WHAT YOU NEED TO DO => Below are the records; copy exactly the stretch from the line containing "tightest_slew_ns = 0.4836" through the line containing "cp_num_cells = 9", both ends included, and nothing else.

----- AVAILABLE DATA -----

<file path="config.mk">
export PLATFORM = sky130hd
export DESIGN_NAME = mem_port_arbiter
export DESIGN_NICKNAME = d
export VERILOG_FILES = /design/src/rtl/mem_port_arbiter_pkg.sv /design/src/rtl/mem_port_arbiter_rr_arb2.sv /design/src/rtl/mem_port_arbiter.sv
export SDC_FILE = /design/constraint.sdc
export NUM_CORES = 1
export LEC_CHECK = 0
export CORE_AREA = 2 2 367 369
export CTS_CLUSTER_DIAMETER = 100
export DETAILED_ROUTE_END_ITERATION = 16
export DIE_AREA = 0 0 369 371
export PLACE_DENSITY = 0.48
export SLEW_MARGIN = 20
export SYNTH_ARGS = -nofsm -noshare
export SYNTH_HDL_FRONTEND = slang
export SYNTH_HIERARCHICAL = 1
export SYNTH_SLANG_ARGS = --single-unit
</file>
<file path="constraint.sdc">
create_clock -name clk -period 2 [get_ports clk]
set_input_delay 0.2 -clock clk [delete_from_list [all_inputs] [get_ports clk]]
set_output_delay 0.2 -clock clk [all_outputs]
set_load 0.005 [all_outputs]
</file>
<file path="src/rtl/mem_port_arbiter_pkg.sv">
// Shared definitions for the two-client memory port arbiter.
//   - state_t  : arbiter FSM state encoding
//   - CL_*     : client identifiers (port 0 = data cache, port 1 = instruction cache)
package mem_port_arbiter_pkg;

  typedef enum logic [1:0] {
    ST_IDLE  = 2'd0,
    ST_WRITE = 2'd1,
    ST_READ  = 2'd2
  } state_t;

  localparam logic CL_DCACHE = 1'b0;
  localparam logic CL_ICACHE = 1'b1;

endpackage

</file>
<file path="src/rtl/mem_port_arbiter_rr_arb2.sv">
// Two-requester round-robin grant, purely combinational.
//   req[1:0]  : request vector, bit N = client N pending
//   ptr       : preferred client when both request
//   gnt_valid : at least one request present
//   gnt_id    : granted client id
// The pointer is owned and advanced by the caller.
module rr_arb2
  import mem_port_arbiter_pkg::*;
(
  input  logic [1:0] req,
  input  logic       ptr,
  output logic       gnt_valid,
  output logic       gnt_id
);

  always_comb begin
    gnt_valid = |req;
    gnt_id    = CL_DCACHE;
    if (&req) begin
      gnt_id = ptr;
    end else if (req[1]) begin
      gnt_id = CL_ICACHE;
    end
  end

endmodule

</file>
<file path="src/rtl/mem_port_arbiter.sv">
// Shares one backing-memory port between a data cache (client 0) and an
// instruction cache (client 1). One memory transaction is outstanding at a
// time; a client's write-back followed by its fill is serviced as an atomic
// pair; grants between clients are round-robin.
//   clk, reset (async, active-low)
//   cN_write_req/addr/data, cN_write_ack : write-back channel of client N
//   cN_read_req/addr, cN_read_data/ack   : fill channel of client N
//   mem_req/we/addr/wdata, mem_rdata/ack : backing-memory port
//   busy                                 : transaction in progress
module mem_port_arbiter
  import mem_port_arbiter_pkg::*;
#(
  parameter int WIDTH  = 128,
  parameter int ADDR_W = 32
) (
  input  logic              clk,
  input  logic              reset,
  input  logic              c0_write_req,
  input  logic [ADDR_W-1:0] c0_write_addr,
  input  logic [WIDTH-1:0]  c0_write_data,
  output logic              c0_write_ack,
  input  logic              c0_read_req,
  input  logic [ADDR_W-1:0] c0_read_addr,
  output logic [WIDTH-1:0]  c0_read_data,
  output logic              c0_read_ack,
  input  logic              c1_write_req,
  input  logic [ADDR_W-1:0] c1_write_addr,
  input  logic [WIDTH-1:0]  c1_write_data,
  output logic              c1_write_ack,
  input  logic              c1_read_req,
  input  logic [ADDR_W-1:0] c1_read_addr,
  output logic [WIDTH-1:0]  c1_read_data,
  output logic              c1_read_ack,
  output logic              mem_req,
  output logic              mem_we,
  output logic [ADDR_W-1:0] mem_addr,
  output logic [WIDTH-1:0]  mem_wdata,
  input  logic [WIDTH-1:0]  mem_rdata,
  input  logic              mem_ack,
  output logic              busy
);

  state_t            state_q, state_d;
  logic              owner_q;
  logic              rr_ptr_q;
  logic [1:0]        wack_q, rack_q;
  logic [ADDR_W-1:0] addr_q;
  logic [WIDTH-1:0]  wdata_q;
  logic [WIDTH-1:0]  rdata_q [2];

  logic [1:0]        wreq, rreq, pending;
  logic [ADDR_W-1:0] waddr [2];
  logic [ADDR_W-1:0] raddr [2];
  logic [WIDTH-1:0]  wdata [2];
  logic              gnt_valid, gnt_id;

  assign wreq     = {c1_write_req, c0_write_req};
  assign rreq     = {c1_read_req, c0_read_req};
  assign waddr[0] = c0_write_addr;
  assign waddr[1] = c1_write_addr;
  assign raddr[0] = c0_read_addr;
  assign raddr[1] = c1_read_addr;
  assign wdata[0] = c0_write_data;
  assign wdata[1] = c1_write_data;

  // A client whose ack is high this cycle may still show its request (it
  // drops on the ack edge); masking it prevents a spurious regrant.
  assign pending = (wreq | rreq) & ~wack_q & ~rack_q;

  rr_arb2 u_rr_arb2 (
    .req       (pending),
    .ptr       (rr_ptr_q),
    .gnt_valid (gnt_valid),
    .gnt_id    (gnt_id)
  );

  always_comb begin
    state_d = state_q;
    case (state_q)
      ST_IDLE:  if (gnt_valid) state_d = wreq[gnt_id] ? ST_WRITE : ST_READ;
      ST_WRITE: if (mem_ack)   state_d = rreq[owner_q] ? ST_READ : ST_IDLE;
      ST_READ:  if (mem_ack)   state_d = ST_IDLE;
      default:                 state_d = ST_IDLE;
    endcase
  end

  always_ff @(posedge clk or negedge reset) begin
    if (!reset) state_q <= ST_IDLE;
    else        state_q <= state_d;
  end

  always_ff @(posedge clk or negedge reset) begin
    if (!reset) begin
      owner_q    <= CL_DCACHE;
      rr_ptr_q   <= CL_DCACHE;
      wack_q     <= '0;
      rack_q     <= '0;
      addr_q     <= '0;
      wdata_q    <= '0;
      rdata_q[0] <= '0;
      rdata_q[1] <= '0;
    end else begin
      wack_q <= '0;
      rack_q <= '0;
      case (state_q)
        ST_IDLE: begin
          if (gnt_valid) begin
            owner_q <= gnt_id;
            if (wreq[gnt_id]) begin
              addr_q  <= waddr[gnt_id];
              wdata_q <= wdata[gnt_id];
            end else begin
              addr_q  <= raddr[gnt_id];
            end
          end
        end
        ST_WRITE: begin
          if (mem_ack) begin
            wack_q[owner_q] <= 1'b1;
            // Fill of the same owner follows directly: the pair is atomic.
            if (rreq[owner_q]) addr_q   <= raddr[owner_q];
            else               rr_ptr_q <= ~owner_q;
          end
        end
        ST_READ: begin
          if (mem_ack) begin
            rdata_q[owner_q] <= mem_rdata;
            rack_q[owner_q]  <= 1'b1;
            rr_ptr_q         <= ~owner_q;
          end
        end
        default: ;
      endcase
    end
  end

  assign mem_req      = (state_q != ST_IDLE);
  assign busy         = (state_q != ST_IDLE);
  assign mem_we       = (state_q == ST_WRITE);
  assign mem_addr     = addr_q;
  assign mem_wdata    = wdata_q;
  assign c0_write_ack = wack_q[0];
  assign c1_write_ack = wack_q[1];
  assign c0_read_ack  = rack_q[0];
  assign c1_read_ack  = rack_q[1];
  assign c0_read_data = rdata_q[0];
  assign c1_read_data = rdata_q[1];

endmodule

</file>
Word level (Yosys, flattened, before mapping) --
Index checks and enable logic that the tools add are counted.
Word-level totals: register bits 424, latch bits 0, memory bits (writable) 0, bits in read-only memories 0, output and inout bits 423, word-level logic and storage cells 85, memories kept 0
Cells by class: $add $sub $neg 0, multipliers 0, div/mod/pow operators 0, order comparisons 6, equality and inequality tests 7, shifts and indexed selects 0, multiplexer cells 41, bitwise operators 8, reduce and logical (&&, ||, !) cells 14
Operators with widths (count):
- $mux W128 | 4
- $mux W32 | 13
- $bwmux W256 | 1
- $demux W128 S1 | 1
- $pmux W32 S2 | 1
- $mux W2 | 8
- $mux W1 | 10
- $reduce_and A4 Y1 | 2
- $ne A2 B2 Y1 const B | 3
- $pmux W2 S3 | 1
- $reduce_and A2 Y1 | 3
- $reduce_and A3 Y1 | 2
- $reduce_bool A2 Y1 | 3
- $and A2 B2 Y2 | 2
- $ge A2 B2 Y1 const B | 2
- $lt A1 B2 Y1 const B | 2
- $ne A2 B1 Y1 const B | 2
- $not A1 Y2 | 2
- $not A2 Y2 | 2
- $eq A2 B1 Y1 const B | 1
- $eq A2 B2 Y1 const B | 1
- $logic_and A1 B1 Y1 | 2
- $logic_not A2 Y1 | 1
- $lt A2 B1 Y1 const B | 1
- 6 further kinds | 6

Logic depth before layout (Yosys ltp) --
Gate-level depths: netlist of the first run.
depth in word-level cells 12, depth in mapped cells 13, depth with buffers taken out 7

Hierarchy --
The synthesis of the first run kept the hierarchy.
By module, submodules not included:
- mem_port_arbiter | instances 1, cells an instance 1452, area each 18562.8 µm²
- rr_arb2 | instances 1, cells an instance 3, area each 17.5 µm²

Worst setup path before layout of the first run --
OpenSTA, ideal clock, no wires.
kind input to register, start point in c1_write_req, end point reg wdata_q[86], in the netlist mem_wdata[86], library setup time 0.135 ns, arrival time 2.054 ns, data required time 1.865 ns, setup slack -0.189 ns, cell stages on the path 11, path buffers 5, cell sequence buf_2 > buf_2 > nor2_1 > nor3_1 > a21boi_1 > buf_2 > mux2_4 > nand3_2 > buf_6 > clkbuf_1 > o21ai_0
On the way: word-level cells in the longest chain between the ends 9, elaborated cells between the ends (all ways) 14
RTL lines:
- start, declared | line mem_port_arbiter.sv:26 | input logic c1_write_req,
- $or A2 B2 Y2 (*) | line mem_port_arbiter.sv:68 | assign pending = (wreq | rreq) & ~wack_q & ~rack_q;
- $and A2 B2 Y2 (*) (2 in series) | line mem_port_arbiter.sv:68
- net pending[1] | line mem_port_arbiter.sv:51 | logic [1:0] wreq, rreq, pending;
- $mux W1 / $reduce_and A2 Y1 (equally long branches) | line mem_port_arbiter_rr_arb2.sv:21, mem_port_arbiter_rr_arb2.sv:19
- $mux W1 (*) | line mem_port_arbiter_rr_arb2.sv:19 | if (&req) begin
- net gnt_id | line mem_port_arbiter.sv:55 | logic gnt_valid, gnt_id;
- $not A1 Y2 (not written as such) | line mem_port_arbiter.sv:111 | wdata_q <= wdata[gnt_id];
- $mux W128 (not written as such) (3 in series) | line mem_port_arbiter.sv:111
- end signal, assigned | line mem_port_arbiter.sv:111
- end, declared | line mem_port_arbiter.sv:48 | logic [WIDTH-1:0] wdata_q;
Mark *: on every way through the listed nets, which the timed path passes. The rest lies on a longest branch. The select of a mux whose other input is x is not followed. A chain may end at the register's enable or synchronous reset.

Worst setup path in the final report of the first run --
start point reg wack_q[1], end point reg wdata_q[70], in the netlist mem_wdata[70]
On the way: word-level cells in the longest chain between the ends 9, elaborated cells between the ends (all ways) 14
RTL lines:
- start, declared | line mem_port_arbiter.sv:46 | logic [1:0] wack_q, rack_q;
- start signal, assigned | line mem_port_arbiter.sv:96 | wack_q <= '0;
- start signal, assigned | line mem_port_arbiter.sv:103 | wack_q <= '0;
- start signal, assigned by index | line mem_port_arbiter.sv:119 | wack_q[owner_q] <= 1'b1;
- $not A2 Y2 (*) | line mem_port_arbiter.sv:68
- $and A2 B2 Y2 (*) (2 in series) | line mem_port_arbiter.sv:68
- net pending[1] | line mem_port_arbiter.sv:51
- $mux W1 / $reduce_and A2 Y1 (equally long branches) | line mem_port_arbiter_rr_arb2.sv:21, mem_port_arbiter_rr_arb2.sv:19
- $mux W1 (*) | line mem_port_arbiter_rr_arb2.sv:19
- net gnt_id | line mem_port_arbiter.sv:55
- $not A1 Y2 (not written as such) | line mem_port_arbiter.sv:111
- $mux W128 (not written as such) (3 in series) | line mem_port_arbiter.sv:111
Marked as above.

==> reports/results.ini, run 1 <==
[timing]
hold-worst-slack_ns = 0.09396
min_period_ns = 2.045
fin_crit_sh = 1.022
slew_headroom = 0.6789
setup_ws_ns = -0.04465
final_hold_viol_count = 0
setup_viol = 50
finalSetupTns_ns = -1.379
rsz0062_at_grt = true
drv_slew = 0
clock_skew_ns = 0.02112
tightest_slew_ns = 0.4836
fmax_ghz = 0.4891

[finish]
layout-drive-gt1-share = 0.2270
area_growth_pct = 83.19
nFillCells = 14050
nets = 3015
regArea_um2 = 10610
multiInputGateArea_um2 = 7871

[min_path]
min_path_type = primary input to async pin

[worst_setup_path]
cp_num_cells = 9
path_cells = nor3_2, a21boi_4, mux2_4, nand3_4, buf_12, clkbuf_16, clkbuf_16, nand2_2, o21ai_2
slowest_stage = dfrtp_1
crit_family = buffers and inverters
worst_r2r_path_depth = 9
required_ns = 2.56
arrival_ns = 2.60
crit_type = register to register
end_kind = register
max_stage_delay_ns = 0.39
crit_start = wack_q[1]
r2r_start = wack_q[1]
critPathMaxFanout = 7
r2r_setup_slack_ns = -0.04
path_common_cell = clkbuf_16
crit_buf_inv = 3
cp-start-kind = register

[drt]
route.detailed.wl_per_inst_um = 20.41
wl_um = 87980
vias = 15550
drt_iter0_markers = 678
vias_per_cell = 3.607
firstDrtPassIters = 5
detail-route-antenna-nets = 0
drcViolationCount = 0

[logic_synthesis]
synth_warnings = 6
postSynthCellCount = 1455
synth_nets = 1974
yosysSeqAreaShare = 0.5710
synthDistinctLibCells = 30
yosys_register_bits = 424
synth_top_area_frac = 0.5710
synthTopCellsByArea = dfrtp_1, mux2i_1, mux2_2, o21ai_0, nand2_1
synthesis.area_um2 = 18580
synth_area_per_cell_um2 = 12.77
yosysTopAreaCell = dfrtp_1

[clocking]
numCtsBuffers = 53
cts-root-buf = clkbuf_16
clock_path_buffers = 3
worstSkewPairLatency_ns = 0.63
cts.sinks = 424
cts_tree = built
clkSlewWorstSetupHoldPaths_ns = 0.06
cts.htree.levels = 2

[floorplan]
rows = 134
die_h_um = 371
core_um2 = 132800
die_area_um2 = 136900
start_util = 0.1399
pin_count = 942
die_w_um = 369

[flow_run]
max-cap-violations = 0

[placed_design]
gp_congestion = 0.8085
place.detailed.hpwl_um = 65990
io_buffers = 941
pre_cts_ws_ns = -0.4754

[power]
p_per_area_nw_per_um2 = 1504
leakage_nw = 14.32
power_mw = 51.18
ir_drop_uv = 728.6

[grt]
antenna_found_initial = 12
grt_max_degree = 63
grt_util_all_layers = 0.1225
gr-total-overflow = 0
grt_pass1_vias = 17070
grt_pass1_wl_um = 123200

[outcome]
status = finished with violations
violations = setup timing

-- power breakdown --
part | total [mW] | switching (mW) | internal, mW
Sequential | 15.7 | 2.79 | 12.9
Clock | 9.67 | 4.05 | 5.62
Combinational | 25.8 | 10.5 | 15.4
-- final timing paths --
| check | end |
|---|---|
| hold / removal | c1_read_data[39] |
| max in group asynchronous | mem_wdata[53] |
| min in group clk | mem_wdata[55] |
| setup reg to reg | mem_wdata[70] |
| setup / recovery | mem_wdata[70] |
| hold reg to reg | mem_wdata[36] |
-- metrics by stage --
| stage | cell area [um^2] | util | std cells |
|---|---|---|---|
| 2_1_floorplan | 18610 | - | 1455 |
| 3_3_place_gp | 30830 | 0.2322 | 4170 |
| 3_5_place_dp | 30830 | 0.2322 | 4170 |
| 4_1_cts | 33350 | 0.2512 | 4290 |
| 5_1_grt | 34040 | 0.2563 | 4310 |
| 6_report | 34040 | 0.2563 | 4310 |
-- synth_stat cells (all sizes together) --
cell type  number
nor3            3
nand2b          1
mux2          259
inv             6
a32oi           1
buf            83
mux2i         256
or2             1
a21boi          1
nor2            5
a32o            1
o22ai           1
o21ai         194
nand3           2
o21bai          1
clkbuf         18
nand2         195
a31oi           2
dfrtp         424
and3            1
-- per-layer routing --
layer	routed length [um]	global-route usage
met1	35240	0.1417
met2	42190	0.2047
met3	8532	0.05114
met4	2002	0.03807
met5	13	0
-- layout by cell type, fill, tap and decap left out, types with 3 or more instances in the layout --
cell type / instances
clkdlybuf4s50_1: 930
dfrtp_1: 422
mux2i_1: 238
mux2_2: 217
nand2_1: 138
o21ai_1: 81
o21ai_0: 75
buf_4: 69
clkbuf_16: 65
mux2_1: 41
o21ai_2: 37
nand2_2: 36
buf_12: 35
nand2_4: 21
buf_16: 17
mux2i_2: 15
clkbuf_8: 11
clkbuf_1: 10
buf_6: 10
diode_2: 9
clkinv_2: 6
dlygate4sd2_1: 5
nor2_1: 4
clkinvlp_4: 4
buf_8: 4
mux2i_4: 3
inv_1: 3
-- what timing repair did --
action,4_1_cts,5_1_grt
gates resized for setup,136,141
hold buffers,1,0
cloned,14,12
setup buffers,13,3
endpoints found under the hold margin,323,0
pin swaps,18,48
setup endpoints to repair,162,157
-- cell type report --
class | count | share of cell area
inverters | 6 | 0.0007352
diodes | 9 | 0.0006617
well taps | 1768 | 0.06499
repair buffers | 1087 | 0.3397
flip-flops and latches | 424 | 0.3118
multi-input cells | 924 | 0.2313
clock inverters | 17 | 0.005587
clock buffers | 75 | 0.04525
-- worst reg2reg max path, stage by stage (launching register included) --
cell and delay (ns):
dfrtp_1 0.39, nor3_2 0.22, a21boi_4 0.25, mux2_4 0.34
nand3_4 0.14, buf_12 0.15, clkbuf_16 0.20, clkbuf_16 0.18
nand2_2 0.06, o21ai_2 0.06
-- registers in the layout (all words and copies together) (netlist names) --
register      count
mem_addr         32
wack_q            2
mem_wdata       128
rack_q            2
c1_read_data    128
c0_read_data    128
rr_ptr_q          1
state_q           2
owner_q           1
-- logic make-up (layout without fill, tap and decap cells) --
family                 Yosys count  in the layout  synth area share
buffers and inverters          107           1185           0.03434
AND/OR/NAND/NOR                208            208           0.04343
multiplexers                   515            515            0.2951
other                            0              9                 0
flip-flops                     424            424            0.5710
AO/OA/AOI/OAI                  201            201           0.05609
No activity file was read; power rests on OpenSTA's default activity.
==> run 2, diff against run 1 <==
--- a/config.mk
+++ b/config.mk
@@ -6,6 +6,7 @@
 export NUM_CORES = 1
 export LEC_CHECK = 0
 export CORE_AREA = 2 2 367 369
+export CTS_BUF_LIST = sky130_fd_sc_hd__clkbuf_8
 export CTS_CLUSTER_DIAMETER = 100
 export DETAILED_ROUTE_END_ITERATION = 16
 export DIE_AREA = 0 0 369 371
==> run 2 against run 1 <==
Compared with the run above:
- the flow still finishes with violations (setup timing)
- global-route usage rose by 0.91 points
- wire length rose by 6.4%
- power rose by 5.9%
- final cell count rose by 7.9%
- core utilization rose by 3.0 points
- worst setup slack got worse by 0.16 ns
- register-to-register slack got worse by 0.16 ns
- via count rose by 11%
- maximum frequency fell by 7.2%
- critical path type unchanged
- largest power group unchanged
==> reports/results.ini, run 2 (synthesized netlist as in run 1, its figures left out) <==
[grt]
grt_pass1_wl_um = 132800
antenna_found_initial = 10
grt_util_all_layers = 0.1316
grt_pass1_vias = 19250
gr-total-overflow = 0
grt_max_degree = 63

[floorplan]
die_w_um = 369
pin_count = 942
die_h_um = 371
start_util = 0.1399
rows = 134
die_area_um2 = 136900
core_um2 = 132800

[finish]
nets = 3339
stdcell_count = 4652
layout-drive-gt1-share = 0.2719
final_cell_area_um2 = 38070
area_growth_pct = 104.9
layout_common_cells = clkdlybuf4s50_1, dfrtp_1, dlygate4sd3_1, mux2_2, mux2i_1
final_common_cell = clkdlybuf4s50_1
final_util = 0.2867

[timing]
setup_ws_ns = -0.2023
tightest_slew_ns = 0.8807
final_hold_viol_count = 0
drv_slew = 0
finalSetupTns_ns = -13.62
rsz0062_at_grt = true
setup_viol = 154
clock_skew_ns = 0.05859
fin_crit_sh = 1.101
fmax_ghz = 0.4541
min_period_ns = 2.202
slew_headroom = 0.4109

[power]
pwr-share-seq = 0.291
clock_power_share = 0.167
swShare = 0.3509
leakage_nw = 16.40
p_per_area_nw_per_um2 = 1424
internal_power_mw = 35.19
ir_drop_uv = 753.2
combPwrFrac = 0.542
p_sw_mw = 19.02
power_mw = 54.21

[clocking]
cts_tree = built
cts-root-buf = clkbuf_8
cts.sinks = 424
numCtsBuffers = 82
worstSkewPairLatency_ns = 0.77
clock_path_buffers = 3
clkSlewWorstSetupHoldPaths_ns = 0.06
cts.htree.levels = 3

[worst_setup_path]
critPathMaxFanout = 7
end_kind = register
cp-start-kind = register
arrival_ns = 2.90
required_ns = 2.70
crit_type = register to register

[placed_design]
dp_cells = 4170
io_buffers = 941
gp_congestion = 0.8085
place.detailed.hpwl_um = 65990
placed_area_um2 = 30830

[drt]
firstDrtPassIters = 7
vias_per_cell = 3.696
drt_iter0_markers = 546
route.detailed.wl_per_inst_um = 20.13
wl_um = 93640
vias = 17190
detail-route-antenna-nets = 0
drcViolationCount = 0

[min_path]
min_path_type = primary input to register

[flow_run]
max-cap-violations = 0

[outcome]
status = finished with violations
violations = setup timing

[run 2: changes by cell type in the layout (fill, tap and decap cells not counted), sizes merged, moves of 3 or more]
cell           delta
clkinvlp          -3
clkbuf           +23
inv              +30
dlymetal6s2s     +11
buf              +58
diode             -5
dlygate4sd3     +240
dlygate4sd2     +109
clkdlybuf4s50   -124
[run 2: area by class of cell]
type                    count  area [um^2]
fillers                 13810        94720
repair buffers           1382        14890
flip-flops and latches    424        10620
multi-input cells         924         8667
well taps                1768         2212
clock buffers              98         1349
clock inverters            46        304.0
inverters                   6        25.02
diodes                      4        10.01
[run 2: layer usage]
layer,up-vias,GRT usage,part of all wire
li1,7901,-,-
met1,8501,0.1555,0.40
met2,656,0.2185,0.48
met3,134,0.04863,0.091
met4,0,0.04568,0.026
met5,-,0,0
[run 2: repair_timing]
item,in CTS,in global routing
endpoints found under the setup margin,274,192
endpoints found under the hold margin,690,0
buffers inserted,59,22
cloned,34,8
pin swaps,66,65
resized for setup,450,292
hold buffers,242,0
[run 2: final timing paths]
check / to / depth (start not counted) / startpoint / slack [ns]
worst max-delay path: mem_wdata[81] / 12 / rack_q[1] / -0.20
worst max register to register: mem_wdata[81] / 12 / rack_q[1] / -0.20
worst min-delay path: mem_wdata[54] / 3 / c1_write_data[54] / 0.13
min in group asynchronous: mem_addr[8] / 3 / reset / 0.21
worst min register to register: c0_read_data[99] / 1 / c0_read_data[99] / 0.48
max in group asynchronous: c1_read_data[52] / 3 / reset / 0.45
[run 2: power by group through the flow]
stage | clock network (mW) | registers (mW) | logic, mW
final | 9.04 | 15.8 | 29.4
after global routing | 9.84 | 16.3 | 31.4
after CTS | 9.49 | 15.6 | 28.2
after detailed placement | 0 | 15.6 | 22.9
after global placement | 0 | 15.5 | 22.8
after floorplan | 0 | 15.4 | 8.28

-----

EXERCISE RESPONSE =>
tightest_slew_ns = 0.4836
fmax_ghz = 0.4891

[finish]
layout-drive-gt1-share = 0.2270
area_growth_pct = 83.19
nFillCells = 14050
nets = 3015
regArea_um2 = 10610
multiInputGateArea_um2 = 7871

[min_path]
min_path_type = primary input to async pin

[worst_setup_path]
cp_num_cells = 9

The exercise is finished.